An exhibition in honourof a great photographer

Nov 24, 2009

IT is not everyday that Ugandans honour the memories of deceased great deceased people. But the associates of the late David Pluths have decided to pay homage to the great photographer who passed away on May 21.

Joseph Ssemutooke

IT is not everyday that Ugandans honour the memories of deceased great deceased people. But the associates of the late David Pluths have decided to pay homage to the great photographer who passed away on May 21.

The David Pluths photo exhibition held at the Emin Pasha Hotel in Nakasero from November 18 to 24, was in honour of a man, who through photography, did so much for Uganda and East Africa.

Pluths’ name might be unknown to many Ugandans, but his photographs remain some of the most dignified and best known Ugandan images ever captured on camera. Some of his images — Two Boats, Happy Warrior and Party Time Karamoja — are all over the Internet and are being used on postage stamps.

His works portray the different aspects of Ugandan life — culture, people, landscape and wildlife.
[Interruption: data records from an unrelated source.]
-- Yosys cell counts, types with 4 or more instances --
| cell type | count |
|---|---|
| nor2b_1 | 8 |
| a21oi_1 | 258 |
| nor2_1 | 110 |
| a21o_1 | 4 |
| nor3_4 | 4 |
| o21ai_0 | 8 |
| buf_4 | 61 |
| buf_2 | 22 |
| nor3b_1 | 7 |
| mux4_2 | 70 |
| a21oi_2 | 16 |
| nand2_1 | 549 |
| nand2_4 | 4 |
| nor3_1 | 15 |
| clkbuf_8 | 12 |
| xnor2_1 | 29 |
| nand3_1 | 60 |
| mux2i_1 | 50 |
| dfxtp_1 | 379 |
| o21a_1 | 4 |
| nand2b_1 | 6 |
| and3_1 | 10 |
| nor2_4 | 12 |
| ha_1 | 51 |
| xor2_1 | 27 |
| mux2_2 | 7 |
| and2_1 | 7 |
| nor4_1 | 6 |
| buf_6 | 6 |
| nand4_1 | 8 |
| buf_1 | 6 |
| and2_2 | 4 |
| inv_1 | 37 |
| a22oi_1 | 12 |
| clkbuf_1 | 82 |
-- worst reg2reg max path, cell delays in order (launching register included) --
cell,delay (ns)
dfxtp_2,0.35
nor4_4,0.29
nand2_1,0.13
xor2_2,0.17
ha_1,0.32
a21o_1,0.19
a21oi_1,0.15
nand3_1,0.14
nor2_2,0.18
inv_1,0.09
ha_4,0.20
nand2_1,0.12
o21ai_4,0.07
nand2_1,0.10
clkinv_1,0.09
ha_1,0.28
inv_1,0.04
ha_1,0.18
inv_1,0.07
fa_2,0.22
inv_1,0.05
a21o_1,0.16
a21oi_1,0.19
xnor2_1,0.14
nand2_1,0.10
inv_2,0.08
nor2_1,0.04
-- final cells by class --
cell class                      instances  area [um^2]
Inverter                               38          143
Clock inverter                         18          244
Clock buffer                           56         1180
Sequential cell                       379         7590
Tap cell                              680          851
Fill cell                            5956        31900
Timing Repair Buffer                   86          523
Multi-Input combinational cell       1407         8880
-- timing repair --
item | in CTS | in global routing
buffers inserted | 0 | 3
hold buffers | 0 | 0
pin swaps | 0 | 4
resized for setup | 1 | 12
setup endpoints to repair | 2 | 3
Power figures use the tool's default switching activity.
**config.mk**
```make
export PLATFORM = sky130hd
export DESIGN_NAME = station_address_word_two
export DESIGN_NICKNAME = d
export VERILOG_FILES = /design/src/core/station_address_pkg.sv /design/src/core/alias_merge.sv /design/src/core/station_address_word_two.sv
export SDC_FILE = /design/constraint.sdc
export NUM_CORES = 1
export LEC_CHECK = 0
export BUFFER_PORTS_ARGS = -buffer_cell sky130_fd_sc_hd__buf_4
export CORE_MARGIN = 1.5
export CORE_UTILIZATION = 47
export CTS_CLUSTER_SIZE = 40
export DETAILED_ROUTE_END_ITERATION = 10
export GPL_TIMING_DRIVEN = 0
export PLACE_DENSITY_LB_ADDON = 0.15
export SLEW_MARGIN = 30
export SYNTH_ARGS = -nofsm -noshare
export SYNTH_HDL_FRONTEND = slang
export SYNTH_SLANG_ARGS = --single-unit
```
**constraint.sdc**
```tcl
create_clock -name clk -period 1.74 [get_ports clk]
set_input_delay 0.435 -clock clk [delete_from_list [all_inputs] [get_ports clk]]
set_output_delay 0.435 -clock clk [all_outputs]
set_load 0.005 [all_outputs]
```
**src/core/station_address_pkg.sv**
```systemverilog
package station_address_pkg;

	// ----------------------------------------------------------------
	// Bus geometry
	// ----------------------------------------------------------------
	localparam int           ADDR_W        = 12;
	localparam int           DATA_W        = 32;
	localparam int           STRB_W        = 4;
	localparam int           FIELD_W       = 16;

	// ----------------------------------------------------------------
	// Register offsets: direct word and its clear, set and invert aliases
	// ----------------------------------------------------------------
	localparam logic [11:0]  OFS_DIRECT    = 12'h000;
	localparam logic [11:0]  OFS_CLEAR     = 12'h004;
	localparam logic [11:0]  OFS_SET       = 12'h008;
	localparam logic [11:0]  OFS_INVERT    = 12'h00c;
	localparam logic [11:0]  OFS_SPAN_MASK = 12'hff3;

	// ----------------------------------------------------------------
	// Field layout
	// ----------------------------------------------------------------
	localparam int           FIRST_LSB     = 0;
	localparam int           FIRST_MSB     = 7;
	localparam int           SECOND_LSB    = 8;
	localparam int           SECOND_MSB    = 15;
	localparam int           RESERVED_LSB  = 16;
	localparam int           RESERVED_MSB  = 31;
	localparam logic [15:0]  RESERVED_READ = 16'h0000;

	// ----------------------------------------------------------------
	// Reset value held only until the factory address is loaded
	// ----------------------------------------------------------------
	localparam logic [15:0]  RESET_VALUE   = 16'h0000;

	// ----------------------------------------------------------------
	// Accepted write strobe patterns: low half, high half, whole word
	// ----------------------------------------------------------------
	localparam logic [3:0]   STRB_LOW      = 4'h3;
	localparam logic [3:0]   STRB_HIGH     = 4'hc;
	localparam logic [3:0]   STRB_WORD     = 4'hf;

	// ----------------------------------------------------------------
	// Types
	// ----------------------------------------------------------------
	typedef enum logic [1:0] {
		ST_LOAD = 2'b00,
		ST_IDLE = 2'b01,
		ST_ACK  = 2'b11
	} bus_state_t;

	typedef enum logic [1:0] {
		OP_WRITE  = 2'b00,
		OP_CLEAR  = 2'b01,
		OP_SET    = 2'b10,
		OP_INVERT = 2'b11
	} alias_op_t;

endpackage

```
**src/core/alias_merge.sv**
```systemverilog
`timescale 1ns/1ps

module alias_merge
	import station_address_pkg::*;
(
	input  wire station_address_pkg::alias_op_t    op,
	input  wire logic [station_address_pkg::FIELD_W-1:0] cur,
	input  wire logic [station_address_pkg::FIELD_W-1:0] wdata,
	input  wire logic [1:0]                        lane_en,
	output logic      [station_address_pkg::FIELD_W-1:0] nxt
);

	import station_address_pkg::*;

	// ----------------------------------------------------------------
	// Per-bit merge of a write into the held value
	// ----------------------------------------------------------------
	genvar i;
	generate
		for (i = 0; i < FIELD_W; i = i + 1) begin : g_bit
			always_comb begin
				if (!lane_en[i / 8]) begin
					nxt[i] = cur[i];
				end else begin
					case (op)
						OP_WRITE:  nxt[i] = wdata[i];
						OP_CLEAR:  nxt[i] = cur[i] & ~wdata[i];
						OP_SET:    nxt[i] = cur[i] | wdata[i];
						OP_INVERT: nxt[i] = cur[i] ^ wdata[i];
						default:   nxt[i] = cur[i];
					endcase
				end
			end
		end
	endgenerate

endmodule

```
**src/core/station_address_word_two.sv**
```systemverilog
`timescale 1ns/1ps

// Summary of operation
// - The word answers at its base offset and at base plus 0x4, 0x8 and 0xC as clear, set and invert aliases.
// - Bits 15 down to 8 hold the second transmitted station address octet, readable and writable.
// - Bits 7 down to 0 hold the first transmitted, most significant station address octet, readable and writable.
// - Bits 31 down to 16 are reserved, software writes zero there, and the block reads them back as zero.
// - Half-word and whole-word writes are taken, while byte-wide writes are dropped without effect.
// - After reset both octets are loaded from the factory-programmed address rather than a fixed constant.
module station_address_word_two
	import station_address_pkg::*;
(
	input  wire logic                                    clk,
	input  wire logic                                    rst_n,
	input  wire logic [station_address_pkg::ADDR_W-1:0]  paddr,
	input  wire logic                                    psel,
	input  wire logic                                    penable,
	input  wire logic                                    pwrite,
	input  wire logic [station_address_pkg::DATA_W-1:0]  pwdata,
	input  wire logic [station_address_pkg::STRB_W-1:0]  pstrb,
	output logic      [station_address_pkg::DATA_W-1:0]  prdata,
	output logic                                         pready,
	output logic                                         pslverr,
	input  wire logic [7:0]                              factory_octet_first,
	input  wire logic [7:0]                              factory_octet_second,
	output logic      [7:0]                              station_octet_first,
	output logic      [7:0]                              station_octet_second
);

	import station_address_pkg::*;

	// ----------------------------------------------------------------
	// State
	// ----------------------------------------------------------------
	bus_state_t                 state_reg;
	logic [FIELD_W-1:0]         address_reg;
	logic [FIELD_W-1:0]         address_next;
	logic [DATA_W-1:0]          prdata_reg;
	logic                       pready_reg;
	logic                       pslverr_reg;

	// ----------------------------------------------------------------
	// Decode
	// ----------------------------------------------------------------
	logic                       addr_hit;
	logic                       size_ok;
	logic [1:0]                 lane_en;
	alias_op_t                  op;
	logic                       take;
	logic                       commit;

	assign addr_hit = ((paddr & OFS_SPAN_MASK) == OFS_DIRECT);
	assign op       = alias_op_t'(paddr[3:2]);
	assign size_ok  = (pstrb == STRB_LOW) || (pstrb == STRB_HIGH) || (pstrb == STRB_WORD);
	assign lane_en  = size_ok ? pstrb[1:0] : 2'b00;
	assign take     = (state_reg == ST_IDLE) && psel && penable;
	assign commit   = (state_reg == ST_ACK) && psel && penable && pwrite && addr_hit && size_ok;

	alias_merge u_merge (
		.op      (op),
		.cur     (address_reg),
		.wdata   (pwdata[FIELD_W-1:0]),
		.lane_en (lane_en),
		.nxt     (address_next)
	);

	// ----------------------------------------------------------------
	// Bus handshake
	// ----------------------------------------------------------------
	// The access waits one cycle for the registered ready, which keeps
	// every bus output on a flip-flop at the cost of a wait state.
	always_ff @(posedge clk or negedge rst_n) begin
		if (!rst_n) begin
			state_reg <= ST_LOAD;
		end else begin
			case (state_reg)
				ST_LOAD: state_reg <= ST_IDLE;
				ST_IDLE: begin
					if (take) begin
						state_reg <= ST_ACK;
					end
				end
				ST_ACK:  state_reg <= ST_IDLE;
				default: state_reg <= ST_IDLE;
			endcase
		end
	end

	always_ff @(posedge clk or negedge rst_n) begin
		if (!rst_n) begin
			pready_reg  <= 1'b0;
			pslverr_reg <= 1'b0;
		end else begin
			pready_reg  <= take;
			pslverr_reg <= take && !addr_hit;
		end
	end

	// ----------------------------------------------------------------
	// Read data
	// ----------------------------------------------------------------
	always_ff @(posedge clk or negedge rst_n) begin
		if (!rst_n) begin
			prdata_reg <= '0;
		end else if (take && !pwrite && addr_hit) begin
			prdata_reg <= {RESERVED_READ, address_reg};
		end else begin
			prdata_reg <= '0;
		end
	end

	// ----------------------------------------------------------------
	// Station address storage
	// ----------------------------------------------------------------
	// Asynchronous reset can only place a constant; the factory value
	// is picked up by the first clock edge after release, and the bus
	// is held off until then so no write can race the load.
	always_ff @(posedge clk or negedge rst_n) begin
		if (!rst_n) begin
			address_reg <= RESET_VALUE;
		end else if (state_reg == ST_LOAD) begin
			address_reg <= {factory_octet_second, factory_octet_first};
		end else if (commit) begin
			address_reg <= address_next;
		end
	end

	assign prdata               = prdata_reg;
	assign pready               = pready_reg;
	assign pslverr              = pslverr_reg;
	assign station_octet_first  = address_reg[FIRST_MSB:FIRST_LSB];
	assign station_octet_second = address_reg[SECOND_MSB:SECOND_LSB];

	// ----------------------------------------------------------------
	// Assertions
	// ----------------------------------------------------------------
	a_clear_alias_effect: assert property (@(posedge clk) disable iff (!rst_n)
		(commit && op == OP_CLEAR && pstrb == STRB_WORD)
		|=> (address_reg == ($past(address_reg) & ~$past(pwdata[FIELD_W-1:0]))))
		else $error("clear alias did not clear the written ones");

	a_second_octet_write: assert property (@(posedge clk) disable iff (!rst_n)
		(commit && op == OP_WRITE && pstrb == STRB_WORD)
		|=> (station_octet_second == $past(pwdata[SECOND_MSB:SECOND_LSB])))
		else $error("second octet did not take the written byte");

	a_first_octet_write: assert property (@(posedge clk) disable iff (!rst_n)
		(commit && op == OP_WRITE && pstrb == STRB_LOW)
		|=> (station_octet_first == $past(pwdata[FIRST_MSB:FIRST_LSB])))
		else $error("first octet did not take the written byte");

	a_reserved_read_zero: assert property (@(posedge clk) disable iff (!rst_n)
		pready_reg |-> (prdata_reg[RESERVED_MSB:RESERVED_LSB] == RESERVED_READ))
		else $error("reserved bits did not read as zero");

	a_byte_write_ignored: assert property (@(posedge clk) disable iff (!rst_n)
		((state_reg == ST_ACK) && psel && penable && pwrite && !size_ok)
		|=> $stable(address_reg))
		else $error("byte-wide write changed the register");

	a_factory_load_done: assert property (@(posedge clk) disable iff (!rst_n)
		(rst_n && (state_reg == ST_LOAD))
		|=> (station_octet_first == $past(factory_octet_first))
		&& (station_octet_second == $past(factory_octet_second)) && !pready_reg)
		else $error("factory address not loaded after reset");

	a_invert_alias_toggle: assert property (@(posedge clk) disable iff (!rst_n)
		(commit && op == OP_INVERT && pstrb == STRB_WORD)
		|=> (address_reg == ($past(address_reg) ^ $past(pwdata[FIELD_W-1:0]))))
		else $error("invert alias did not toggle the written ones");

	a_set_alias_effect: assert property (@(posedge clk) disable iff (!rst_n)
		(commit && op == OP_SET && pstrb == STRB_LOW)
		|=> (address_reg == ($past(address_reg) | $past(pwdata[FIELD_W-1:0]))))
		else $error("set alias did not set the written ones");

	a_ready_one_cycle: assert property (@(posedge clk) disable iff (!rst_n)
		(take ##1 pready_reg) |=> !pready_reg)
		else $error("ready held longer than one cycle");

	// ----------------------------------------------------------------
	// Assertion support
	// ----------------------------------------------------------------
	// Counts access cycles still waiting for ready, so the single wait
	// state can be checked without a long repetition in a property.
	logic [1:0]                 wait_cnt_reg;

	always_ff @(posedge clk or negedge rst_n) begin
		if (!rst_n) begin
			wait_cnt_reg <= 2'b00;
		end else if (psel && penable && !pready_reg) begin
			if (wait_cnt_reg != 2'b11) begin
				wait_cnt_reg <= wait_cnt_reg + 2'b01;
			end
		end else begin
			wait_cnt_reg <= 2'b00;
		end
	end

	// ----------------------------------------------------------------
	// Handshake checks
	// ----------------------------------------------------------------
	a_one_wait_state: assert property (@(posedge clk) disable iff (!rst_n)
		(wait_cnt_reg <= 2'b01))
		else $error("access waited more than one cycle for ready");

	a_ready_after_take: assert property (@(posedge clk) disable iff (!rst_n)
		pready_reg |-> $past(take))
		else $error("ready raised without an accepted access");

	a_error_with_ready: assert property (@(posedge clk) disable iff (!rst_n)
		pslverr_reg |-> pready_reg)
		else $error("error flag raised without ready");

	a_ack_returns_idle: assert property (@(posedge clk) disable iff (!rst_n)
		(state_reg == ST_ACK) |=> (state_reg == ST_IDLE))
		else $error("answer state lasted more than one cycle");

	a_take_to_ack: assert property (@(posedge clk) disable iff (!rst_n)
		take
		|=> (state_reg == ST_ACK))
		else $error("accepted access did not reach the answer state");

	a_write_data_zero: assert property (@(posedge clk) disable iff (!rst_n)
		(take && pwrite) |=> (prdata_reg == '0))
		else $error("write answer carried read data");

	// ----------------------------------------------------------------
	// Decode checks
	// ----------------------------------------------------------------
	a_alias_offsets_hit: assert property (@(posedge clk) disable iff (!rst_n)
		(take && ((paddr == OFS_CLEAR) || (paddr == OFS_SET) || (paddr == OFS_INVERT)))
		|=> (pready_reg && !pslverr_reg))
		else $error("alias offset was not accepted");

	a_unmapped_error_flag: assert property (@(posedge clk) disable iff (!rst_n)
		(take && !addr_hit)
		|=> (pready_reg && pslverr_reg && (prdata_reg == '0)))
		else $error("unmapped access was not flagged");

	a_unmapped_write_kept: assert property (@(posedge clk) disable iff (!rst_n)
		((state_reg == ST_ACK) && psel && penable && pwrite && !addr_hit)
		|=> $stable(address_reg))
		else $error("unmapped write changed the register");

	a_data_zero_idle: assert property (@(posedge clk) disable iff (!rst_n)
		!pready_reg |-> (prdata_reg == '0))
		else $error("read data not zero outside a read answer");

	// ----------------------------------------------------------------
	// Field and alias checks
	// ----------------------------------------------------------------
	a_second_octet_read: assert property (@(posedge clk) disable iff (!rst_n)
		(take && !pwrite && addr_hit)
		|=> (prdata_reg[SECOND_MSB:SECOND_LSB] == station_octet_second))
		else $error("read did not return the second octet");

	a_first_octet_read: assert property (@(posedge clk) disable iff (!rst_n)
		(take && !pwrite && addr_hit)
		|=> (prdata_reg[FIRST_MSB:FIRST_LSB] == station_octet_first))
		else $error("read did not return the first octet");

	a_second_octet_half: assert property (@(posedge clk) disable iff (!rst_n)
		(commit && op == OP_WRITE && pstrb == STRB_LOW)
		|=> (station_octet_second == $past(pwdata[SECOND_MSB:SECOND_LSB])))
		else $error("half-word write missed the second octet");

	a_first_octet_word: assert property (@(posedge clk) disable iff (!rst_n)
		(commit && op == OP_WRITE && pstrb == STRB_WORD)
		|=> (station_octet_first == $past(pwdata[FIRST_MSB:FIRST_LSB])))
		else $error("word write missed the first octet");

	a_high_half_ignored: assert property (@(posedge clk) disable iff (!rst_n)
		(commit && pstrb == STRB_HIGH)
		|=> $stable(address_reg))
		else $error("write to the reserved half changed the register");

	a_quiet_keeps_value: assert property (@(posedge clk) disable iff (!rst_n)
		(rst_n && (state_reg != ST_LOAD) && !commit)
		|=> $stable(address_reg))
		else $error("register changed without a write");

	a_clear_low_half: assert property (@(posedge clk) disable iff (!rst_n)
		(commit && op == OP_CLEAR && pstrb == STRB_LOW)
		|=> (address_reg == ($past(address_reg) & ~$past(pwdata[FIELD_W-1:0]))))
		else $error("clear alias half-word did not clear the written ones");

	a_set_alias_word: assert property (@(posedge clk) disable iff (!rst_n)
		(commit && op == OP_SET && pstrb == STRB_WORD)
		|=> (address_reg == ($past(address_reg) | $past(pwdata[FIELD_W-1:0]))))
		else $error("set alias word did not set the written ones");

	a_invert_low_half: assert property (@(posedge clk) disable iff (!rst_n)
		(commit && op == OP_INVERT && pstrb == STRB_LOW)
		|=> (address_reg == ($past(address_reg) ^ $past(pwdata[FIELD_W-1:0]))))
		else $error("invert alias half-word did not toggle the written ones");

	a_load_once: assert property (@(posedge clk) disable iff (!rst_n)
		(rst_n && (state_reg == ST_LOAD))
		|=> (state_reg == ST_IDLE))
		else $error("factory load did not finish in one cycle");

endmodule

```
==> results of run 1 <==
-- cell type report --
| class | instances | area [um^2] |
|---|---|---|
| Tap cell | 70 | 87.6 |
| Fill cell | 425 | 1670 |
| Multi-Input combinational cell | 128 | 1420 |
| Timing Repair Buffer | 85 | 638 |
| Buffer | 24 | 173 |
| Sequential cell | 36 | 902 |
| Inverter | 49 | 184 |
| Clock buffer | 7 | 96.3 |
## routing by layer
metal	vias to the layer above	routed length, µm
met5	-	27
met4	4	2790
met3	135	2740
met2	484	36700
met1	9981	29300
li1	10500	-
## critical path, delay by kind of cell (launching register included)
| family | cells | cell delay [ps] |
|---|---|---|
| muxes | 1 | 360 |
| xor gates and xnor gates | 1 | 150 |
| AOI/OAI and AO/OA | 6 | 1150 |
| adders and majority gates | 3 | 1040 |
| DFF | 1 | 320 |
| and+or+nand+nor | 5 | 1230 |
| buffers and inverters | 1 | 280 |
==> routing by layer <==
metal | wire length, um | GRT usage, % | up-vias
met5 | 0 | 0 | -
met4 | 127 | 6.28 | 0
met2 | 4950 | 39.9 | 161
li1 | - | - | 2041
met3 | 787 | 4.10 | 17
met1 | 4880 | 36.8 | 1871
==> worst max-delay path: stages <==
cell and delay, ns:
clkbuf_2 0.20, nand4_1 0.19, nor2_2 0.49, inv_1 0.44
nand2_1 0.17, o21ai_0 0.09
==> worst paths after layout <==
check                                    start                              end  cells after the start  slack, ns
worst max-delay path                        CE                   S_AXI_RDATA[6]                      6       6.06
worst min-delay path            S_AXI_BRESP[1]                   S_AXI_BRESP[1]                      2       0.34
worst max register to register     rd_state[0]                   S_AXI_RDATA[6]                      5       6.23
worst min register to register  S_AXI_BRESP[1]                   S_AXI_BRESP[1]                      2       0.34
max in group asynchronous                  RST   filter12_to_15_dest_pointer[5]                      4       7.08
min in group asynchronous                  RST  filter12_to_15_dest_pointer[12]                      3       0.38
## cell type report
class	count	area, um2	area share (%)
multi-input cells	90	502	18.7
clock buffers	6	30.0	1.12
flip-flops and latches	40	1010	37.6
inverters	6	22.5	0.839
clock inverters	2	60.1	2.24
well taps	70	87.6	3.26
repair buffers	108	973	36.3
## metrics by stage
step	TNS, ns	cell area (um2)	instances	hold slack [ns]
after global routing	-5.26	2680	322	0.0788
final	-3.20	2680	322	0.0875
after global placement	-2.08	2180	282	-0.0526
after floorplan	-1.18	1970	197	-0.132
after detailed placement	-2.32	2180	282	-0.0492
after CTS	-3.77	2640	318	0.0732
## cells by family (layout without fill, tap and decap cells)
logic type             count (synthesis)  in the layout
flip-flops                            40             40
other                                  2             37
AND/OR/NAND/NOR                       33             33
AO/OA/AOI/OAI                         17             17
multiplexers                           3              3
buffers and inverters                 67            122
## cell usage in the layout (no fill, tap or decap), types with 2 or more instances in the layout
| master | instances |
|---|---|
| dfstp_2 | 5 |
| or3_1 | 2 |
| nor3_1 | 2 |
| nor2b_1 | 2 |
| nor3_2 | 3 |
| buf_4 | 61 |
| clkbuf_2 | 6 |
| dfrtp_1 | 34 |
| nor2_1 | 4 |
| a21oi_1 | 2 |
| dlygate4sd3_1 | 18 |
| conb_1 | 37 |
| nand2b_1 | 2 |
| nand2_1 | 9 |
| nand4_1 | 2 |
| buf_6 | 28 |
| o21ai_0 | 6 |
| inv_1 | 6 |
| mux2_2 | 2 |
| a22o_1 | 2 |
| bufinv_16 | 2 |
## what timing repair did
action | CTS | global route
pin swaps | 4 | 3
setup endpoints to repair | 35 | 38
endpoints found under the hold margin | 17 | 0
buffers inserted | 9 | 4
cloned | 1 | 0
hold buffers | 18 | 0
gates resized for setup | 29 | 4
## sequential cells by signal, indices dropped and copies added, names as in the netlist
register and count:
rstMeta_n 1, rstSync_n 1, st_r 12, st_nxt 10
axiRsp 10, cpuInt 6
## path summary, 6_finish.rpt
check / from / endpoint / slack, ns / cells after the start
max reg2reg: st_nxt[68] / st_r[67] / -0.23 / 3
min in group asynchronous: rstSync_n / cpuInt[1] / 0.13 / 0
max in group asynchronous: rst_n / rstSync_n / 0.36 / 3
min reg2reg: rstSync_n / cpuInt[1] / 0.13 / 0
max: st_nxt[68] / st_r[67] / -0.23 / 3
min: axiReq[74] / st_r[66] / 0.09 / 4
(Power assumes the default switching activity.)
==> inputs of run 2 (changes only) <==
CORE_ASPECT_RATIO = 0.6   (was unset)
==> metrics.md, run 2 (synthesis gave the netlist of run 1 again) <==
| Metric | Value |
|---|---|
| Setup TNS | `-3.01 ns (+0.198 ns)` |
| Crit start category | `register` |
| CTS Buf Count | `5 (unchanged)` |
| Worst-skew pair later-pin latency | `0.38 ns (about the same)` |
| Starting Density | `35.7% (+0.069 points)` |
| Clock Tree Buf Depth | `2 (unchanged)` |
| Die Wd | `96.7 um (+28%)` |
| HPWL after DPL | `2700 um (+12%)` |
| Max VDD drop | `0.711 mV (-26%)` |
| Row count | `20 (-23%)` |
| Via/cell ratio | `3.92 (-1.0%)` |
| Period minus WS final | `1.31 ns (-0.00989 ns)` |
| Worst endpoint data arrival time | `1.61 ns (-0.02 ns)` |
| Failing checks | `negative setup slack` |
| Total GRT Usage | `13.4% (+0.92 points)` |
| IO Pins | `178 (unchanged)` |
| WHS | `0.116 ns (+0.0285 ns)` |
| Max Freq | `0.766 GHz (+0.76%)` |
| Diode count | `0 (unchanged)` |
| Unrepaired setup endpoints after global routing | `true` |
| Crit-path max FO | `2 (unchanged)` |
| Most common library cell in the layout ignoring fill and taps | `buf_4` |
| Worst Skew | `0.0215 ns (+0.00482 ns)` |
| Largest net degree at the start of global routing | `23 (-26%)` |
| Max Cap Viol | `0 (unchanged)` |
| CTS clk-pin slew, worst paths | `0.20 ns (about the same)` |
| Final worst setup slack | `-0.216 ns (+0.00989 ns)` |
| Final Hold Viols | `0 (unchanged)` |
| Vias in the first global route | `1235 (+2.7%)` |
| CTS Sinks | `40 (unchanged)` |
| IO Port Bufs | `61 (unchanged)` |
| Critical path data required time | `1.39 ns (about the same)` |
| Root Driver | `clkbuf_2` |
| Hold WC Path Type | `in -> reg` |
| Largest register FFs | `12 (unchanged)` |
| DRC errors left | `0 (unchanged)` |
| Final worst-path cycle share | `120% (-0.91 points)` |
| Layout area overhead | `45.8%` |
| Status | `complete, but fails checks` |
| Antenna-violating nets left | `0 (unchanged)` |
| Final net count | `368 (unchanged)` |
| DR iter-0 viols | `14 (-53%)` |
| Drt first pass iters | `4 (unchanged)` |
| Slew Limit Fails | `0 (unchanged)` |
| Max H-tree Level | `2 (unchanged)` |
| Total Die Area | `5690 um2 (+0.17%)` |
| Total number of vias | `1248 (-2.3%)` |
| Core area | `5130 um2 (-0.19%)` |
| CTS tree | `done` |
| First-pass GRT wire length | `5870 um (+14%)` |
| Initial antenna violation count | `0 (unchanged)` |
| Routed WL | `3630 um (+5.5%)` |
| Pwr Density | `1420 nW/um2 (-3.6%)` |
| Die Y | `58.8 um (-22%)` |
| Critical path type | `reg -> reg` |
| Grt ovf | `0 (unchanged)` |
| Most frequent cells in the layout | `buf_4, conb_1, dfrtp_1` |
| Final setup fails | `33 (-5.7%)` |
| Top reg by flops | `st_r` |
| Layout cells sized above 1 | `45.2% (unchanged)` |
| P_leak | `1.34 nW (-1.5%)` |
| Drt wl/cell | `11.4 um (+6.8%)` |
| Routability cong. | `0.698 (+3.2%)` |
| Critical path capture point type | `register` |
Pluths left behind a number of books on photography collections, most of them about Uganda. These include Uganda Rwenzori, A Range of Images, In the Eye of the Storm, Karamoja: Uganda’s Land of Warrior Nomads, Kilimanjaro: To the Roof of Africa and Kilimanjaro: Africa's Great White Mountain.

At the time of his death, Pluths had moved from still photography to film. He was working on a feature film about Karamoja, which his associates are completing.

Pluths died in the Nyungwe National Forest Park in Rwanda, where he was filming a documentary. Although he often argued that his photography was not art, critics and colleagues were of the view that he was more of an artist than a photographer.

An art critic once said of his work: “There is a painterly quality about David Pluths’ work, something monumental in composition, a richness of colour and a creaminess of texture that seems divorced from the science of photography.”

Pluths was born in the US in 1946 and worked in different sectors. In 1995, his childhood love for photography was revived and he formed his own photography company, Fotografx.

He moved through much of Africa (Sudan, Kenya and Ethiopia) taking photographs, but mostly fell in love with Uganda where he was based most of the time when he was not travelling.

He faced many hardships while taking images, surviving Kony’s LRA insurgents, a gorilla attack in Rwanda and being killed by a Karimajong.